Collected data entries

--- src/verilog/mpfs_consts.vh ---
/*
  Constants for the multipurpose pin function select block: register
  page and offsets, field positions and selector codes.
  Assumes it is included once per file by its bare name.
*/
// Overview of operation
// - Selector 0 disables pin, both buffers off
// - Selector 1 passes pin level to input mux
// - Selector 3 drives static level bit 6
// - Selector 4 drives shared bit-bang level
// - Selector 5 on pins A, B: PDM clock
// - Selector 5 on pin C: bit-bang level
// - Selector 6: reference clock, PDM clock on A
// - Selectors 7-10 route interrupts, A repeats three
// - Selector 12 drives serial one word clock
// - Selector 13 drives serial one bit clock
// - Selectors 16-18, 21, 27-29 drive serial outputs
// - Registers at book 0, page 1, 0x44-0x46
// - Reset clears all register fields to zero
`ifndef MPFS_CONSTS_VH
`define MPFS_CONSTS_VH

// ****************************************
// Register map
// ****************************************
`define MPFS_BOOK          8'h00
`define MPFS_PAGE          8'h01
`define MPFS_OFS_PIN_A     8'h44
`define MPFS_OFS_PIN_B     8'h45
`define MPFS_OFS_PIN_C     8'h46
`define MPFS_REG_RESET     8'h00

// ****************************************
// Field positions
// ****************************************
`define MPFS_SEL_MSB       4
`define MPFS_SEL_LSB       0
`define MPFS_LEVEL_BIT     6

// ****************************************
// Selector codes
// ****************************************
`define MPFS_SEL_OFF       5'h00
`define MPFS_SEL_INPUT     5'h01
`define MPFS_SEL_STATIC    5'h03
`define MPFS_SEL_BITBANG   5'h04
`define MPFS_SEL_PDM_BB    5'h05
`define MPFS_SEL_REFCLK    5'h06
`define MPFS_SEL_IRQ1      5'h07
`define MPFS_SEL_IRQ2      5'h08
`define MPFS_SEL_IRQ3      5'h09
`define MPFS_SEL_IRQ4      5'h0A
`define MPFS_SEL_S1_WCLK   5'h0C
`define MPFS_SEL_S1_BCLK   5'h0D
`define MPFS_SEL_S1_DOUT   5'h10
`define MPFS_SEL_S1_WCLK2  5'h11
`define MPFS_SEL_S2_BCLK   5'h12
`define MPFS_SEL_S2_DOUT   5'h15
`define MPFS_SEL_M_WCLK    5'h1B
`define MPFS_SEL_M_BCLK    5'h1C
`define MPFS_SEL_M_DOUT    5'h1D

// ****************************************
// Pin flavours for the per-pin mux
// ****************************************
`define MPFS_KIND_A        2'h0
`define MPFS_KIND_B        2'h1
`define MPFS_KIND_C        2'h2

`endif

--- src/verilog/mpfs_pin_mux.v ---
/*
  One pin's function mux: from its config byte decides output enable,
  output level, input-buffer enable and the input value to the mux.
  Assumes routed signals are already on mclk and that the pin input
  has been synchronised by the caller.
*/
`default_nettype none
`include "mpfs_consts.vh"

module mpfs_pin_mux #(
  parameter [1:0] KIND = `MPFS_KIND_A   // Which pin table applies
) (
  // Clock and reset
  input  wire       mclk,
  input  wire       srst,
  // Configuration
  input  wire [7:0] cfg,
  // Routed sources
  input  wire       shared_bitbang_level,
  input  wire       pdm_clock,
  input  wire       reference_clock_output,
  input  wire [3:0] interrupt_lines,
  input  wire       serial_if_one_word_clock,
  input  wire       serial_if_one_bit_clock,
  input  wire       serial_if_one_data_out,
  input  wire       serial_if_two_bit_clock,
  input  wire       serial_if_two_data_out,
  input  wire       merged_if_word_clock,
  input  wire       merged_if_bit_clock,
  input  wire       merged_if_data_out,
  // Pin side
  input  wire       pin_sync,
  output reg        pin_drive,
  output reg        pin_oe,
  output reg        pin_ie,
  output reg        pin_to_mux
);

  wire [4:0] sel;          // Function selector field
  wire       level;        // Static level bit
  reg        drv_next;     // Next output level
  reg        oe_next;      // Next output enable

  // Bits 7 and 5 are never looked at here
  assign sel   = cfg[`MPFS_SEL_MSB:`MPFS_SEL_LSB];
  assign level = cfg[`MPFS_LEVEL_BIT];

  // ****************************************
  // Selector decode
  // ****************************************
  // Default is off, so every reserved code leaves buffers down
  always @* begin
    drv_next = 1'h0;
    oe_next  = 1'h1;
    case (sel)
      `MPFS_SEL_STATIC:   drv_next = level;
      `MPFS_SEL_BITBANG:  drv_next = shared_bitbang_level;
      `MPFS_SEL_PDM_BB: begin
        // Pin C lists this as bit-bang, others as PDM clock
        if (KIND == `MPFS_KIND_C) begin
          drv_next = shared_bitbang_level;
        end else begin
          drv_next = pdm_clock;
        end
      end
      `MPFS_SEL_REFCLK: begin
        if (KIND == `MPFS_KIND_A) begin
          drv_next = pdm_clock;
        end else begin
          drv_next = reference_clock_output;
        end
      end
      `MPFS_SEL_IRQ1:     drv_next = interrupt_lines[0];
      `MPFS_SEL_IRQ2:     drv_next = interrupt_lines[1];
      `MPFS_SEL_IRQ3:     drv_next = interrupt_lines[2];
      `MPFS_SEL_IRQ4: begin
        // Pin A's table repeats interrupt three here
        if (KIND == `MPFS_KIND_A) begin
          drv_next = interrupt_lines[2];
        end else begin
          drv_next = interrupt_lines[3];
        end
      end
      `MPFS_SEL_S1_WCLK:  drv_next = serial_if_one_word_clock;
      `MPFS_SEL_S1_BCLK:  drv_next = serial_if_one_bit_clock;
      `MPFS_SEL_S1_DOUT:  drv_next = serial_if_one_data_out;
      `MPFS_SEL_S1_WCLK2: drv_next = serial_if_one_word_clock;
      `MPFS_SEL_S2_BCLK:  drv_next = serial_if_two_bit_clock;
      `MPFS_SEL_S2_DOUT:  drv_next = serial_if_two_data_out;
      `MPFS_SEL_M_WCLK:   drv_next = merged_if_word_clock;
      `MPFS_SEL_M_BCLK:   drv_next = merged_if_bit_clock;
      `MPFS_SEL_M_DOUT:   drv_next = merged_if_data_out;
      default:            oe_next  = 1'h0;
    endcase
  end

  // ****************************************
  // Registered pin outputs
  // ****************************************
  // Registered for glitch-free pins; costs one cycle of latency
  always @(posedge mclk) begin
    if (srst) begin
      pin_drive  <= 1'h0;
      pin_oe     <= 1'h0;
      pin_ie     <= 1'h0;
      pin_to_mux <= 1'h0;
    end else begin
      pin_drive  <= drv_next & oe_next;
      pin_oe     <= oe_next;
      pin_ie     <= (sel == `MPFS_SEL_INPUT);
      // Input mux sees zero while the input buffer is off
      pin_to_mux <= (sel == `MPFS_SEL_INPUT) & pin_sync;
    end
  end

endmodule // mpfs_pin_mux
`default_nettype wire

--- src/verilog/mpfs_top.v ---
/*
  Multipurpose pin function select: three config registers on the
  device's book/page register port and three pin muxes.
  Assumes the register port is a simple strobe interface on mclk,
  with book and page already decoded upstream into cfg_book/cfg_page.
*/
`default_nettype none
`include "mpfs_consts.vh"

module mpfs_top (
  // Clock and reset
  input  wire       mclk,
  input  wire       srst,
  // Register port
  input  wire [7:0] cfg_book,
  input  wire [7:0] cfg_page,
  input  wire [7:0] cfg_addr,
  input  wire       cfg_wr,
  input  wire       cfg_rd,
  input  wire [7:0] cfg_wdata,
  output reg  [7:0] cfg_rdata,
  output reg        cfg_rvalid,
  // Routed sources
  input  wire       shared_bitbang_level,
  input  wire       pdm_clock,
  input  wire       reference_clock_output,
  input  wire [3:0] interrupt_lines,
  input  wire       serial_if_one_word_clock,
  input  wire       serial_if_one_bit_clock,
  input  wire       serial_if_one_data_out,
  input  wire       serial_if_two_bit_clock,
  input  wire       serial_if_two_data_out,
  input  wire       merged_if_word_clock,
  input  wire       merged_if_bit_clock,
  input  wire       merged_if_data_out,
  // Pins: index 0 audio data in, 1 link clock, 2 link data out
  input  wire [2:0] pin_sense,
  output wire [2:0] pin_drive,
  output wire [2:0] pin_oe,
  output wire [2:0] pin_ie,
  output wire [2:0] pin_to_mux
);

  reg  [7:0] data_in_pin_config_reg;            // Pin A config
  reg  [7:0] chip_link_clock_pin_config_reg;    // Pin B config
  reg  [7:0] chip_link_dataout_pin_config_reg;  // Pin C config
  reg  [2:0] sync1_reg;                         // Synchroniser stage 1
  reg  [2:0] sync2_reg;                         // Synchroniser stage 2
  reg  [2:0] sync3_reg;                         // Synchroniser stage 3
  reg  [2:0] pin_in_reg;                        // Accepted pin level
  wire       page_hit;                          // Book and page match
  wire [7:0] cfg_bus [0:2];                     // Configs by pin index
  reg  [7:0] rd_word_next;                      // Byte the next read returns

  // ****************************************
  // Limitations
  // ****************************************
  // No high-Z or bus-keeper control lives here: a pin whose enable is
  // low is simply not driven by this block, and what the pad does then
  // is the pad's business.
  // The other general-purpose pins and the input-pin modes sit
  // elsewhere; only the three pins of this block are decoded.

  // ****************************************
  // Pin role summary
  // ****************************************
  // Each config byte holds a 5-bit selector in bits 4..0 and a static
  // level in bit 6; bits 7 and 5 are plain storage.
  //   Selector  Role on the pin
  //   0         Off: both pin buffers switched off
  //   1         Input: level goes on to the internal input mux
  //   3         Output: static level taken from bit 6
  //   4         Output: shared bit-bang level
  //   5         Output: PDM clock on pins A and B, bit-bang on pin C
  //   6         Output: PDM clock on pin A, reference clock elsewhere
  //   7..9      Output: interrupt lines one to three
  //   10        Output: interrupt four, but line three on pin A
  //   12, 13    Output: serial one word clock, bit clock
  //   16, 17    Output: serial one data out, word clock
  //   18, 21    Output: serial two bit clock, data out
  //   27..29    Output: merged word clock, bit clock, data out
  //   others    Reserved: handled like 0, buffers stay off
  // Clock-like sources pass one flip-flop on mclk, so the pin copy is
  // only as clean as mclk allows; a source that toggles near the mclk
  // rate is better routed around this block.

  // ****************************************
  // Register decode
  // ****************************************
  assign page_hit = (cfg_book == `MPFS_BOOK) && (cfg_page == `MPFS_PAGE);
  assign cfg_bus[0] = data_in_pin_config_reg;
  assign cfg_bus[1] = chip_link_clock_pin_config_reg;
  assign cfg_bus[2] = chip_link_dataout_pin_config_reg;

  // Register port timing, as the host sees it:
  //   edge 0  write strobe sampled, byte stored at this edge
  //   edge 1  pin mux sees the new byte and registers its outputs
  //   after edge 1 the pin shows its new role
  // A read strobe at edge 0 gives cfg_rvalid and cfg_rdata after that
  // edge for one cycle. A write and a read of one byte at the same
  // edge read the old value, since the read samples the store first.
  // Writes store all eight bits, reserved ones too
  always @(posedge mclk) begin
    if (srst) begin
      data_in_pin_config_reg           <= `MPFS_REG_RESET;
      chip_link_clock_pin_config_reg   <= `MPFS_REG_RESET;
      chip_link_dataout_pin_config_reg <= `MPFS_REG_RESET;
    end else if (cfg_wr && page_hit) begin
      if (cfg_addr == `MPFS_OFS_PIN_A) begin
        data_in_pin_config_reg <= cfg_wdata;
      end
      if (cfg_addr == `MPFS_OFS_PIN_B) begin
        chip_link_clock_pin_config_reg <= cfg_wdata;
      end
      if (cfg_addr == `MPFS_OFS_PIN_C) begin
        chip_link_dataout_pin_config_reg <= cfg_wdata;
      end
    end
  end

  // ****************************************
  // Register read
  // ****************************************
  // Address decode for reads; anything off this page reads zero
  always @* begin
    rd_word_next = `MPFS_REG_RESET;
    if (page_hit) begin
      case (cfg_addr)
        `MPFS_OFS_PIN_A: begin
          rd_word_next = data_in_pin_config_reg;
        end
        `MPFS_OFS_PIN_B: begin
          rd_word_next = chip_link_clock_pin_config_reg;
        end
        `MPFS_OFS_PIN_C: begin
          rd_word_next = chip_link_dataout_pin_config_reg;
        end
        default: begin
          // Unmapped byte on this page
          rd_word_next = `MPFS_REG_RESET;
        end
      endcase
    end
  end

  // Read data one cycle after the strobe; zero while no read is under
  // way, so a stale byte never lingers on the read bus
  always @(posedge mclk) begin
    if (srst) begin
      cfg_rdata  <= `MPFS_REG_RESET;
      cfg_rvalid <= 1'h0;
    end else begin
      cfg_rvalid <= cfg_rd;
      if (cfg_rd) begin
        cfg_rdata <= rd_word_next;
      end else begin
        cfg_rdata <= `MPFS_REG_RESET;
      end
    end
  end

  // ****************************************
  // Pin input synchroniser
  // ****************************************
  // Three stages; a change counts once stages two and three agree.
  // Stage one may go metastable, so only stage two reads it. The
  // accepted level holds while stages two and three disagree, which
  // also rejects a one-cycle glitch that slips past stage one.
  // Cost: an input change reaches pin_to_mux five edges later.
  always @(posedge mclk) begin
    if (srst) begin
      sync1_reg  <= 3'h0;
      sync2_reg  <= 3'h0;
      sync3_reg  <= 3'h0;
      pin_in_reg <= 3'h0;
    end else begin
      sync1_reg  <= pin_sense;
      sync2_reg  <= sync1_reg;
      sync3_reg  <= sync2_reg;
      pin_in_reg <= (sync2_reg & sync3_reg) | (pin_in_reg & (sync2_reg | sync3_reg));
    end
  end

  // ****************************************
  // Per-pin function muxes
  // ****************************************
  genvar g;
  generate
    for (g = 0; g < 3; g = g + 1) begin : g_pin
      // Pin index picks which role table the mux applies
      localparam [1:0] PIN_KIND = (g == 0) ? `MPFS_KIND_A :
                                  (g == 1) ? `MPFS_KIND_B : `MPFS_KIND_C;
      mpfs_pin_mux #(
        .KIND(PIN_KIND)
      ) u_mux (
        .mclk                     (mclk),
        .srst                     (srst),
        .cfg                      (cfg_bus[g]),
        .shared_bitbang_level     (shared_bitbang_level),
        .pdm_clock                (pdm_clock),
        .reference_clock_output   (reference_clock_output),
        .interrupt_lines          (interrupt_lines),
        .serial_if_one_word_clock (serial_if_one_word_clock),
        .serial_if_one_bit_clock  (serial_if_one_bit_clock),
        .serial_if_one_data_out   (serial_if_one_data_out),
        .serial_if_two_bit_clock  (serial_if_two_bit_clock),
        .serial_if_two_data_out   (serial_if_two_data_out),
        .merged_if_word_clock     (merged_if_word_clock),
        .merged_if_bit_clock      (merged_if_bit_clock),
        .merged_if_data_out       (merged_if_data_out),
        .pin_sync                 (pin_in_reg[g]),
        .pin_drive                (pin_drive[g]),
        .pin_oe                   (pin_oe[g]),
        .pin_ie                   (pin_ie[g]),
        .pin_to_mux               (pin_to_mux[g])
      );
    end
  endgenerate

endmodule // mpfs_top
`default_nettype wire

→ Task item:
Show all lines in the entries above where the string "Registered" appears.

→ Final answer:
  // Registered pin outputs
  // Registered for glitch-free pins; costs one cycle of latency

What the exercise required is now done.